The reproducibility of the transit time estimation resulted in a low inter-operator variability as reflected by a coefficient of variation of 4.4%. In addition, the combination of this transit time with the estimated aortic arch length resulted in a reproducible estimate of Arch_PWV. Indeed the coefficient of variation obtained in the present study was lower than the coefficient of 13% presented in a previous study [18].

Furthermore, the estimated Arch_PWV was well correlated to the tonometric CF_PWV. However, values of CF_PWV were consistently higher. This can be explained by physiological reasons. Indeed, the elastic properties of the conduit arteries vary along the arterial tree, with more elastic proximal arteries and stiffer distal arteries [3436]. Therefore PWV increases from central to peripheries arteries, for example from 4-5 m.s-1 in the aortic arch to 8-9 m.s-1 in the iliac and femoral arteries [37].

The transit time and subsequently the arch-PWV estimations could be influenced by the temporal resolution of the PC data. In the present study, breath-hold technique was used for the PC acquisition resulting in a lower temporal resolution compared to other validated free breathing acquisition techniques [18]. However, this later technique requires longer acquisition time and is exposed to more variation of the RR-interval during the acquisition as well as to the displacement of the aortic region of interest throughout the acquisition plane.

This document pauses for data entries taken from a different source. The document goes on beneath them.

Context: an optimization exercise on an open-source flow, tuned for small area, a short achievable clock period and few clock cycles per item. The choices shown serve that exercise and are no tape-out recipe. Function was checked by simulation only, so behaviour that the tests miss may differ from the original. Power figures rest on the tool's default switching activity, not on a simulated workload.

==> flow/design.v <==
module wave_codec (
    input  wire        clk,
    input  wire        rst,         
    input  wire        start,       
    input  wire [7:0]  cfg_q,       
    input  wire        cfg_pred2,   
    input  wire        in_valid,
    output wire        in_ready,
    input  wire [31:0] in_sample,   
    output wire        out_valid,
    input  wire        out_ready,
    output wire [7:0]  out_byte
);
    localparam [2:0] S_A   = 3'd0,    
                     S_B   = 3'd1,    
                     S_DIV = 3'd2,    
                     S_W   = 3'd3,    
                     S_I   = 3'd4;    
    reg [2:0]  state;
    reg        rdy;         
    reg [12:0] s8;          
    reg [14:0] s8x3;        
    reg        ll;          
    reg        pred2;
    reg [32:0] r1;          
    reg [34:0] xa;          
    reg        neg;
    reg [34:0] dq;          
    reg [12:0] rem;         
    reg [2:0]  lo3;         
    reg [3:0]  cnt;
    reg [34:0] zz;
    reg        ov;
    wire [15:0] remf = {rem, lo3};
    wire [15:0] h16  = {1'b0, s8, 2'b00};
    wire [15:0] u    = neg ? h16 : remf;
    wire [15:0] v    = neg ? remf : h16;
    wire [17:0] rlo  = {2'b0, xr[15:0]} + {2'b0, v} - {2'b0, u};
    wire [31:0] xr   = pred2 ? ~xa[32:1] : ~xa[31:0];    
    wire [16:0] xhi  = {xr[31], xr[31:16]};
    wire [16:0] xhp  = xhi + 17'd1;
    wire [16:0] xhm  = xhi - 17'd1;
    wire [16:0] rhi  = rlo[17] ? xhm : rlo[16] ? xhp : xhi;
    wire [32:0] rp   = {rhi, rlo[15:0]};
    wire [34:0] xs   = {{3{in_sample[31]}}, in_sample};
    wire [34:0] ra   = {{2{r1[32]}}, r1};
    wire [34:0] ua   = pred2 ? {18'd0, u, 1'b0} : {19'd0, u};
    wire [34:0] va   = pred2 ? ~{18'd0, v, 1'b0} : ~{19'd0, v};
    wire [34:0] hh   = {19'd0, h16};
    wire [34:0] cs1  = xa ^ ra ^ hh;
    wire [34:0] cc1  = {(xa[33:0] & ra[33:0]) | (xa[33:0] & hh[33:0]) | (ra[33:0] & hh[33:0]), 1'b1};
    wire [34:0] cs2  = cs1 ^ cc1 ^ ua;
    wire [34:0] cc2  = {(cs1[33:0] & cc1[33:0]) | (cs1[33:0] & ua[33:0]) | (cc1[33:0] & ua[33:0]), ll};
    wire [34:0] cs3  = cs2 ^ cc2 ^ va;
    wire [34:0] cc3  = {(cs2[33:0] & cc2[33:0]) | (cs2[33:0] & va[33:0]) | (cc2[33:0] & va[33:0]), 1'b0};
    wire [34:0] ap   = cs3 ^ cc3 ^ xs;
    wire [34:0] bp   = {(cs3[33:0] & cc3[33:0]) | (cs3[33:0] & xs[33:0]) | (cc3[33:0] & xs[33:0]), 1'b0};
    reg  [34:0] gg, pp;
    integer i, j;
    always @* begin
        gg = ap & bp;
        pp = ap ^ bp;
        for (i = 1; i <= 6; i = i + 1)
            for (j = (1 << i) - 1; j < 35; j = j + (1 << i)) begin
                gg[j] = gg[j] | (pp[j] & gg[j - (1 << (i - 1))]);
                pp[j] = pp[j] & pp[j - (1 << (i - 1))];
            end
        for (i = 6; i > 0; i = i - 1)
            for (j = (1 << i) + (1 << (i - 1)) - 1; j < 35; j = j + (1 << i)) begin
                gg[j] = gg[j] | (pp[j] & gg[j - (1 << (i - 1))]);
                pp[j] = pp[j] & pp[j - (1 << (i - 1))];
            end
    end
    wire [34:0] hp   = ap ^ bp;
    wire [34:0] w0   = hp ^ {gg[33:0], 1'b0};
    wire [34:0] w1   = hp ^ {gg[33:0] | pp[33:0], 1'b1};
    wire        neg_a = w0[34];
    wire [33:0] num_a = neg_a ? ~w0[33:0] : (ll ? w0[33:0] : w1[33:0]);
    wire [30:0] nq  = dq[33:3];
    wire c2  = ~|nq[30:15] & (nq[14:2]  < s8);
    wire c4  = ~|nq[30:17] & (nq[16:4]  < s8);
    wire c6  = ~|nq[30:19] & (nq[18:6]  < s8);
    wire c8  = ~|nq[30:21] & (nq[20:8]  < s8);
    wire c12 = ~|nq[30:25] & (nq[24:12] < s8);
    wire o2  = c2;
    wire o4  = c4  & ~c2;
    wire o6  = c6  & ~c4;
    wire o8  = c8  & ~c6;
    wire o12 = c12 & ~c8;
    wire o24 = ~c12;
    wire [14:0] tt_b =
          ({15{o2 }} & nq[14:0])
        | ({15{o4 }} & nq[16:2])
        | ({15{o6 }} & nq[18:4])
        | ({15{o8 }} & nq[20:6])
        | ({15{o12}} & nq[24:10])
        | ({15{o24}} & {6'd0, nq[30:22]});
    wire [32:0] dq_b =
          ({33{o4 }} & {nq[1:0],  31'd0})
        | ({33{o6 }} & {nq[3:0],  29'd0})
        | ({33{o8 }} & {nq[5:0],  27'd0})
        | ({33{o12}} & {nq[9:0],  23'd0})
        | ({33{o24}} & {nq[21:0], 11'd0});
    wire [3:0] cnt_b =
          ({4{o4 }} & 4'd1) | ({4{o6 }} & 4'd2) | ({4{o8 }} & 4'd3)
        | ({4{o12}} & 4'd5) | ({4{o24}} & 4'd11);
    wire        in_b = (state == S_B);
    wire [14:0] tt  = in_b ? tt_b : {rem, dq[34:33]};
    wire [32:0] dqs = in_b ? dq_b : dq[32:0];
    wire [15:0] d1  = {1'b0, tt} - {3'b0, s8};
    wire [15:0] d2  = {1'b0, tt} - {2'b0, s8, 1'b0};
    wire [15:0] d3  = {1'b0, tt} - {1'b0, s8x3};
    wire        g1  = ~d1[15];
    wire        g2  = ~d2[15];
    wire        g3  = ~d3[15];
    wire [12:0] rem_s = g3 ? d3[12:0] : g2 ? d2[12:0] : g1 ? d1[12:0] : tt[12:0];
    wire [34:0] dq_s  = {dqs, g2, g3 | (g1 & ~g2)};
    wire done_s = in_b ? (ll | o2) : (state == S_DIV) & (cnt == 4'd1);
    wire [34:0] zsrc = (in_b & ll) | (state == S_W) ? dq : dq_s;
    wire more   = |zz[34:7];
    wire can_ld = ~ov | (out_ready & ~more);
    wire ld_z   = can_ld & (done_s | (state == S_W));
    assign in_ready  = rdy;
    assign out_valid = ov;
    assign out_byte  = {more, zz[6:0]};
    wire [12:0] s8_in = {s8[5:0], 7'd0} - {5'd0, s8[5:0], 2'd0} + {7'd0, s8[5:0]};
    always @(posedge clk) begin
        if (rst) begin
            state <= S_A;
            rdy   <= 1'b1;
            ov    <= 1'b0;
        end else begin
            if (ld_z) begin
                zz <= {zsrc[33:0], neg};
                ov <= 1'b1;
            end else if (ov & out_ready) begin
                zz <= {7'd0, zz[34:7]};
                if (~more) ov <= 1'b0;
            end
            case (state)
                S_A, S_I: begin
                    if (start) begin
                        s8    <= {7'd0, cfg_q[5:0]};
                        ll    <= (cfg_q[5:0] == 6'd0);
                        pred2 <= cfg_pred2;
                        r1    <= 33'd0;
                        xa    <= {35{1'b1}};
                        neg   <= 1'b0;
                        rdy   <= 1'b0;
                        state <= S_I;
                    end else if (state == S_I) begin
                        s8    <= s8_in;
                        s8x3  <= {1'b0, s8[5:0], 8'd0} + {2'b0, s8[5:0], 7'd0} - {6'd0, s8[5:0], 3'd0} - {9'd0, s8[5:0]};
                        rem   <= {1'b0, s8_in[12:1]};
                        lo3   <= {s8_in[0], 2'b00};
                        rdy   <= 1'b1;
                        state <= S_A;
                    end else if (in_valid) begin
                        r1    <= pred2 ? rp : 33'd0;
                        xa    <= pred2 ? ~(xs << 1) : ~xs;
                        rdy   <= 1'b0;
                        neg   <= neg_a;
                        dq    <= {1'b0, num_a};
                        rem   <= 13'd0;
                        lo3   <= ll ? 3'd0 : num_a[2:0];
                        state <= S_B;
                    end
                end
                S_B: begin
                    if (~ll) begin
                        rem <= rem_s;
                        dq  <= dq_s;
                        cnt <= cnt_b;
                    end
                    if (done_s) begin
                        state <= ld_z ? S_A : S_W;
                        rdy   <= ld_z;
                    end else
                        state <= S_DIV;
                end
                S_DIV: begin
                    rem <= rem_s;
                    dq  <= dq_s;
                    cnt <= cnt - 4'd1;
                    if (done_s) begin
                        state <= ld_z ? S_A : S_W;
                        rdy   <= ld_z;
                    end
                end
                S_W: begin
                    if (ld_z) begin
                        state <= S_A;
                        rdy   <= 1'b1;
                    end
                end
                default: state <= S_A;
            endcase
        end
    end
endmodule
==> flow/run.sh <==
#!/bin/bash
# synth_recipe.tcl (not shown) runs the flow's synth.tcl, then flattens the netlist and writes it again
# the make line also repeats each setting of config.mk as NAME=value (left out here)
make -C /OpenROAD-flow-scripts/flow DESIGN_CONFIG=/design/flow/config.mk WORK_HOME=/design/flow/orfs CLKGATE_MAP_FILE= SYNTH_SCRIPT=/design/flow/synth_recipe.tcl finish
==> flow/config.mk <==
export PLATFORM = sky130hd
export DESIGN_NAME = wave_codec
export DESIGN_NICKNAME = wave_codec
export VERILOG_FILES = /design/flow/design.v
export SDC_FILE = /design/flow/constraint.sdc
export NUM_CORES = 4
export LEC_CHECK = 0
export CAP_MARGIN = 20
export CORE_MARGIN = 2
export CORE_UTILIZATION = 55
export PLACE_DENSITY = 0.65
export SETUP_SLACK_MARGIN = 5
export SLEW_MARGIN = 20
export TNS_END_PERCENT = 100
==> flow/constraint.sdc <==
create_clock -name core_clock -period 12.0 [get_ports {clk}]
set_input_delay 2.4000 -clock core_clock [delete_from_list [all_inputs] [get_ports {clk}]]
set_output_delay 2.4000 -clock core_clock [all_outputs]
set_load 0.01 [all_outputs]
==> flow_metrics.env, run 1 <==
export IMPL_core_area_um2=38600
export IMPL_synth_cells=2415
export IMPL_clk_latency_ns=0.49
export IMPL_ir_worst_vdd_mv=0.210
export IMPL_multiInputGateArea_um2=14600
export IMPL_dp_hpwl_um=47500
export IMPL_wl_per_cell_um=21.0
export IMPL_cts_root_buf="clkbuf_16"
export IMPL_seq_area_um2=5720
export IMPL_drive_gt1_share_pct=5.72
export IMPL_track_usage_pct=30.5
export IMPL_drtIter0Drc=1774
export IMPL_path_delay_family="compound AO/OA/AOI/OAI gates"
export IMPL_power_density_nw_per_um2=242
export IMPL_num_antenna_cells=0
export IMPL_slew_headroom_pct=31.3
export IMPL_leakagePower_nw=9.88
export IMPL_place_ws_ns=4.70
export IMPL_crit_fanout=15
export IMPL_ys_ff_latch=192
export IMPL_clk_pin_slew_worst_paths_ns=0.09
export IMPL_whs_path_depth=2
export IMPL_max_freq_ghz=0.149
export IMPL_hold_violations=0
export IMPL_grt_setup_unrepaired="no"
export IMPL_slowest_stage="a2111oi_0"
export IMPL_worst_path_buf_inv=2
export IMPL_synthSimpleGateAreaFrac_pct=14.6
export IMPL_finalWirelength_um=61600
export IMPL_cts_tree="built"
export IMPL_grt_max_degree=68
export IMPL_worstMarginPinSlew_ns=1.03
export IMPL_synth_xor_area_share_pct=4.14
export IMPL_postSynthAreaPerCell_um2=8.94
export IMPL_final_cell_mix="nand2_1, ha_1, inv_1, edfxtp_1, nor2_1"
export IMPL_fin_skew_ns=0.0181
export IMPL_critical_path_required_ns=12.24
export IMPL_grt_antenna_before_repair=0
export IMPL_hp_class="reg -> reg"
export IMPL_num_vias=18200
export IMPL_nets=2800
export IMPL_worst_slack_ns=5.27
export IMPL_max_cap_violations=0
export IMPL_synth_nets=2817
export IMPL_outcome="complete, no violations"
export IMPL_grt_pass1_wl_um=96800
export IMPL_portBuffers=53
export IMPL_crit_cells=20
export IMPL_synthesis_area_um2=21600
export IMPL_drc_errors=0
export IMPL_ios=56
export IMPL_initial_core_util_pct=55.8
export IMPL_gp_congestion=0.935
export IMPL_muxShareOfSynthArea_pct=5.81
export IMPL_routed_via_density=6.21
export IMPL_synth_adder_area_share_pct=24.7
export IMPL_synth_flop_cell="edfxtp_1"
export IMPL_reg2reg_depth=20
export IMPL_synth_cell_types=75
export IMPL_ant_nets=0
export IMPL_fillers=3401
export IMPL_crit_chain="inv_1 -> ha_1 -> a21oi_1 -> o21ai_0 -> a2111oi_0 -> and2_1 -> nor2_4 -> buf_4 -> a221o_1 -> o22ai_1 -> ha_1 -> nor2b_1 -> o31a_1 -> a41o_1 -> nor4_1 -> o41ai_1 -> and3_1 -> o211ai_1 -> a311oi_1 -> a21o_1"
export IMPL_area_growth_syn_to_layout_pct=8.05
export IMPL_first_global_vias=17500
export IMPL_arrival_ns=6.97
export IMPL_h_tree_depth=4
export IMPL_setup_viol=0
export IMPL_final_max_slew_viol_count=0
export IMPL_slowest_delay_ns=0.77
export IMPL_yosysSeqAreaShare_pct=26.5
export IMPL_clk_path_buf_depth=2
export IMPL_total_power_w=0.00565
export IMPL_synth_compound_area_share_pct=17.7
export IMPL_synth_edf_count=187
export IMPL_fin_tns_setup_ns=0
export IMPL_die_x_um=202
export IMPL_layout_commonest_cell="nand2_1"
export IMPL_async_reset_ff_share_pct=0
export IMPL_endpoint_kind="register"
export IMPL_numCtsBuffers=17
export IMPL_drt_first_pass_iters=9
export IMPL_cp_start_kind="register"
export IMPL_fin_crit_sh_pct=56.1
export IMPL_cp_common_cell="ha_1"
export IMPL_rows=72
export IMPL_period_needed_ns=6.73
export IMPL_synth_warnings=1
export IMPL_crit_type="reg -> reg"
export IMPL_die_y_um=202
export IMPL_overflow=0
export IMPL_cts_sinks=192
export IMPL_die_area_um2=40800
export IMPL_synth_top_family_by_area="adder cells"
==> state kept, by name (all words and copies together), names as in the netlist, 4 cells and up <==
name	count
xa	33
dq	35
s8x3	15
cnt	4
r1	33
s8	13
rem	13
zz	35
==> area by class of cell <==
type                       instances  share of cell area, %
tap                              518                   2.78
sequential                       192                   24.5
clock buffer                      17                   1.82
inverter                         241                   3.91
clock inverter                    15                  0.799
multi-input combinational       1858                   62.6
timing repair buffer              88                   3.62
==> per-stage QoR <==
step	area [um2]	util, %	hold WS (ns)	instances
floorplan	21600	-	0.522	2415
global placement	22500	58.3	0.541	2891
detailed placement	22600	58.4	0.545	2892
CTS	23200	60.0	0.560	2924
global route	23300	60.3	0.593	2929
finish	23300	60.3	0.548	2929
==> worst paths after layout <==
| check | endpoint | from | slack [ns] |
|---|---|---|---|
| setup reg to reg | zz[1]$_DFFE_PP_ | s8[8]$_SDFFCE_PP0P_ | 5.27 |
| setup / recovery | zz[1]$_DFFE_PP_ | s8[8]$_SDFFCE_PP0P_ | 5.27 |
| hold / removal | rdy$_SDFFE_PP1P_ | rdy$_SDFFE_PP1P_ | 0.55 |
| hold reg to reg | rdy$_SDFFE_PP1P_ | rdy$_SDFFE_PP1P_ | 0.55 |
==> power by group <==
part | switching (W) | internal (W)
Sequential | 0.000220 | 0.000941
Clock | 0.000311 | 0.000301
Combinational | 0.00228 | 0.00160
Total | 0.00281 | 0.00284
==> worst reg2reg max path, cell delays in order, from the launching register on <==
cell and delay (ns):
edfxtp_1 0.51, inv_1 0.50, ha_1 0.38, a21oi_1 0.15, o21ai_0 0.10, a2111oi_0 0.77
and2_1 0.34, nor2_4 0.12, buf_4 0.21, a221o_1 0.36, o22ai_1 0.33, ha_1 0.25
nor2b_1 0.07, o31a_1 0.28, a41o_1 0.27, nor4_1 0.31, o41ai_1 0.21, and3_1 0.24
o211ai_1 0.63, a311oi_1 0.25, a21o_1 0.22
==> routing by layer <==
metal / wire length, um / vias up / track usage, %
met2: 27500 / 717 / 48.3
met5: 0 / - / 0
met3: 4820 / 155 / 5.37
met4: 2240 / 0 / 11.1
met1: 27100 / 8699 / 42.1
li1: - / 8606 / -
==> synthesized netlist by cell type, drive strengths merged (6+ instances only) <==
cell type / instances / share of area, %
a22oi: 24 / 0.83
o21a: 17 / 0.59
nor4: 26 / 0.85
fa: 117 / 11
nand3: 31 / 0.72
buf: 23 / 0.60
a222oi: 9 / 0.42
edfxtp: 187 / 26
or2: 6 / 0.17
o31ai: 9 / 0.31
and2: 21 / 0.61
nor2: 171 / 3.0
a211oi: 32 / 1.1
a21o: 38 / 1.3
xnor2: 63 / 2.6
clkbuf: 101 / 1.8
o21ai: 169 / 3.9
nand4: 18 / 0.52
inv: 241 / 4.2
a41oi: 7 / 0.28
a21boi: 6 / 0.21
a221oi: 20 / 0.81
xor2: 39 / 1.6
nor2b: 14 / 0.41
nand2b: 26 / 0.75
and4: 7 / 0.28
nor3: 50 / 1.2
and3: 21 / 0.61
or3: 18 / 0.52
ha: 239 / 14
mux2i: 86 / 4.0
mux2: 35 / 1.8
o22ai: 12 / 0.35
nand2: 254 / 4.4
a31oi: 33 / 0.96
o21bai: 11 / 0.38
a21oi: 147 / 3.4
o211ai: 9 / 0.31
==> timing repair <==
item                                    CTS  global route
endpoints found under the setup margin   16            22
cloned                                    0             0
setup buffers                             0             4
hold buffers                              0             0
endpoints found under the hold margin     0             0
resized for setup                         6            14
==> cell families after synthesis <==
group,Yosys count
AOI/OAI and AO/OA,600
xor gates and xnor gates,102
adders and majority gates,356
buffers and inverters,365
DFF,192
muxes,121
and+or+nand+nor,679
Testbench counts, summed over its fixed seeds: cycles 25,884, items 9,600.
==> run 2, diff against run 1 <==
--- a/flow/config.mk
+++ b/flow/config.mk
@@ -9,6 +9,6 @@
 export CORE_MARGIN = 2
 export CORE_UTILIZATION = 55
 export PLACE_DENSITY = 0.65
-export SETUP_SLACK_MARGIN = 5
+export SETUP_SLACK_MARGIN = 4
 export SLEW_MARGIN = 20
 export TNS_END_PERCENT = 100
==> flow_metrics.env, run 2 <==
export IMPL_die_x_um=202
export IMPL_postSynthAreaPerCell_um2=8.94
export IMPL_slowest_stage="a31oi_1"
export IMPL_met2_length_um=27500
export IMPL_first_global_vias=17500
export IMPL_ios=56
export IMPL_clk_path_buf_depth=2
export IMPL_synth_most_common_cell="nand2_1"
export IMPL_track_usage_pct=30.5
export IMPL_critical_path_required_ns=12.24
export IMPL_synth_nets=2817
export IMPL_clkPwrFrac_pct=10.9
export IMPL_fin_tns_setup_ns=0
export IMPL_synth_flop_cell="edfxtp_1"
export IMPL_yosysSeqAreaShare_pct=26.5
export IMPL_synth_top_area_share_pct=26.0
export IMPL_arrival_ns=7.66
export IMPL_ir_worst_vdd_mv=0.190
export IMPL_instances_no_fill=2925
export IMPL_drt_first_pass_iters=9
export IMPL_synth_commonest_cells="nand2_1, ha_1, inv_1"
export IMPL_setup_viol=0
export IMPL_drive_gt1_share_pct=5.07
export IMPL_power_density_nw_per_um2=243
export IMPL_hp_class="reg -> reg"
export IMPL_area_growth_syn_to_layout_pct=7.53
export IMPL_synth_warnings=1
export IMPL_fin_crit_sh_pct=61.8
export IMPL_clk_latency_ns=0.49
export IMPL_fin_util_pct=60.0
export IMPL_swShare_pct=49.8
export IMPL_ys_top_cells_by_area="edfxtp_1, ha_1, fa_1"
export IMPL_power_frac_comb_pct=68.5
export IMPL_path_delay_family="compound AO/OA/AOI/OAI gates"
export IMPL_leakagePower_nw=9.86
export IMPL_nets=2796
export IMPL_drtIter0Drc=1766
export IMPL_grt_setup_unrepaired="no"
export IMPL_grt_max_degree=68
export IMPL_num_vias=18200
export IMPL_wl_met1_um=27000
export IMPL_ant_nets=0
export IMPL_worst_path_buf_inv=2
export IMPL_fin_skew_ns=0.0193
export IMPL_crit_type="reg -> reg"
export IMPL_grt_antenna_before_repair=0
export IMPL_rows=72
export IMPL_dp_hpwl_um=47500
export IMPL_crit_chain="inv_1 -> ha_1 -> nor2_1 -> or4_1 -> o32ai_1 -> o211a_1 -> a22oi_1 -> a31oi_1 -> inv_1 -> ha_1 -> fa_1 -> nor2b_1 -> o21ai_0 -> a21boi_0 -> o221ai_1 -> a21oi_1 -> a211oi_1 -> o211ai_1 -> a311oi_1 -> a21o_1"
export IMPL_final_max_slew_viol_count=0
export IMPL_gp_congestion=0.935
export IMPL_multiInputGateArea_um2=14500
export IMPL_die_area_um2=40800
export IMPL_initial_core_util_pct=55.8
export IMPL_slew_headroom_pct=30.9
export IMPL_max_cap_violations=0
export IMPL_wl_met3_um=4970
export IMPL_postCtsResizedCells=0
export IMPL_dp_cells=2892
export IMPL_total_power_w=0.00564
export IMPL_synth_edf_count=187
export IMPL_final_cell_mix="nand2_1, inv_1, ha_1, edfxtp_1, nor2_1"
export IMPL_layout_commonest_cell="nand2_1"
export IMPL_synthesis_area_um2=21600
export IMPL_topRoutingLayerUsed="met4"
export IMPL_worstMarginPinSlew_ns=1.03
export IMPL_async_reset_ff_share_pct=0
export IMPL_outcome="complete, no violations"
export IMPL_h_tree_depth=4
export IMPL_cts_setup_buffers=0
export IMPL_wl_per_cell_um=21.0
export IMPL_cts_tree="built"
export IMPL_cp_start_kind="register"
export IMPL_grt_pass1_wl_um=96800
export IMPL_p_switching_w=0.00281
export IMPL_overflow=0
export IMPL_die_y_um=202
export IMPL_largest_registers="dq x35, zz x35"
export IMPL_period_needed_ns=7.42
export IMPL_endpoint_kind="register"
export IMPL_finalWirelength_um=61600
export IMPL_synth_cell_types=75
export IMPL_synth_area_leader_cell="edfxtp_1"
export IMPL_num_antenna_cells=0
export IMPL_slowest_delay_ns=0.70
export IMPL_cts_sinks=192
export IMPL_hold_violations=0
export IMPL_sequentialPowerShare_pct=20.6
export IMPL_ys_ff_latch=192
export IMPL_core_area_um2=38600
export IMPL_numCtsBuffers=17
export IMPL_internal_power_w=0.00283
export IMPL_routed_via_density=6.21
export IMPL_seq_area_um2=5720
export IMPL_drc_errors=0
export IMPL_crit_fanout=21
export IMPL_synth_cells=2415
export IMPL_cts_root_buf="clkbuf_16"
export IMPL_cts_hold_buf=0
export IMPL_fillers=3408
export IMPL_clk_pin_slew_worst_paths_ns=0.09
export IMPL_portBuffers=53
export IMPL_max_freq_ghz=0.135
[run 2: cell count changes in the layout (fill, tap and decap cells not counted), moves of 2 or more]
cell,delta
clkinvlp_4,-2
a211oi_2,-2
buf_4,-2
a31oi_1,+2
inv_1,+2
a211oi_1,+2
nor2_1,+2
[run 2: worst min-delay path: cells and delay by family (launching register included)]
kind	cells	cell delay, ns
AOI/OAI and AO/OA	1	0.06
and+or+nand+nor	1	0.11
DFF	1	0.35
[run 2: layer usage]
metal / global-route usage, % / vias up
li1: - / 8601
met1: 41.8 / 8681
met2: 48.3 / 746
met3: 5.64 / 147
met4: 11.2 / 0
met5: 0 / -
[run 2: path summary, 6_finish.rpt]
kind	start	to	slack, ns	cells past startpoint
worst max register to register	s8[4]$_DFFE_PP_	zz[1]$_DFFE_PP_	4.58	20
worst max-delay path	s8[4]$_DFFE_PP_	zz[1]$_DFFE_PP_	4.58	20
worst min register to register	rdy$_SDFFE_PP1P_	rdy$_SDFFE_PP1P_	0.55	2
worst min-delay path	rdy$_SDFFE_PP1P_	rdy$_SDFFE_PP1P_	0.55	2
[run 2: kinds of logic after synthesis]
group | count (synthesis) | synth area share [%]
and+or+nand+nor | 679 | 14.6
AOI/OAI and AO/OA | 600 | 17.7
buffers and inverters | 365 | 6.55
adders and majority gates | 356 | 24.7
DFF | 192 | 26.5
muxes | 121 | 5.81
xor gates and xnor gates | 102 | 4.14
[run 2: final cells by class]
type | instances | area share [%]
Clock buffer | 17 | 1.83
Multi-Input combinational cell | 1858 | 62.6
Clock inverter | 15 | 0.803
Tap cell | 518 | 2.79
Timing Repair Buffer | 84 | 3.46
Inverter | 241 | 3.90
Sequential cell | 192 | 24.6
[run 2: stage by stage]
step                instance area, um2  hold WS (ns)  setup WS [ns]
detailed placement               22600         0.545           4.70
global route                     23200         0.593           4.03
CTS                              23200         0.560           4.70
floorplan                        21600         0.522           5.21
global placement                 22500         0.541           4.72
finish                           23200         0.549           4.58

Another limitation is the use of CF_PWV values for comparison instead of invasive gold standard values. Indeed, it has been demonstrated that the CF_PWV calculation was influenced by the body shape and size [21]. However, it has been also demonstrated that in subjects with body mass index values <35 kg m-2 the CF_PWV validly reflects aortic PWV values [38]. Therefore, because of the low body mass index of the studied population (23.75 ± 3.4 kg m-2), the effect of body shape was supposed to be minimal providing accurate CF_PWV values.

Conclusions

Local and regional aortic stiffness indices were computed from a combination of CMR measurements with pulse pressure data. The consistency of these indices according to the theoretical model and to the well established tonometry measurement of the global aortic stiffness was demonstrated. The addition of such post processing techniques to the established CMR tools may prove clinically useful for the local evaluation of the aortic stiffness, especially in patients with localized aortic stiffness, such as subjects with Marfan disease. Therefore, CMR regional measurements in the ascending aorta and on the aortic arch should be clinically relevant because of the proximal position of these segments regarding to the left ventricle, and of their effects on its working conditions and consequently its physiopathology.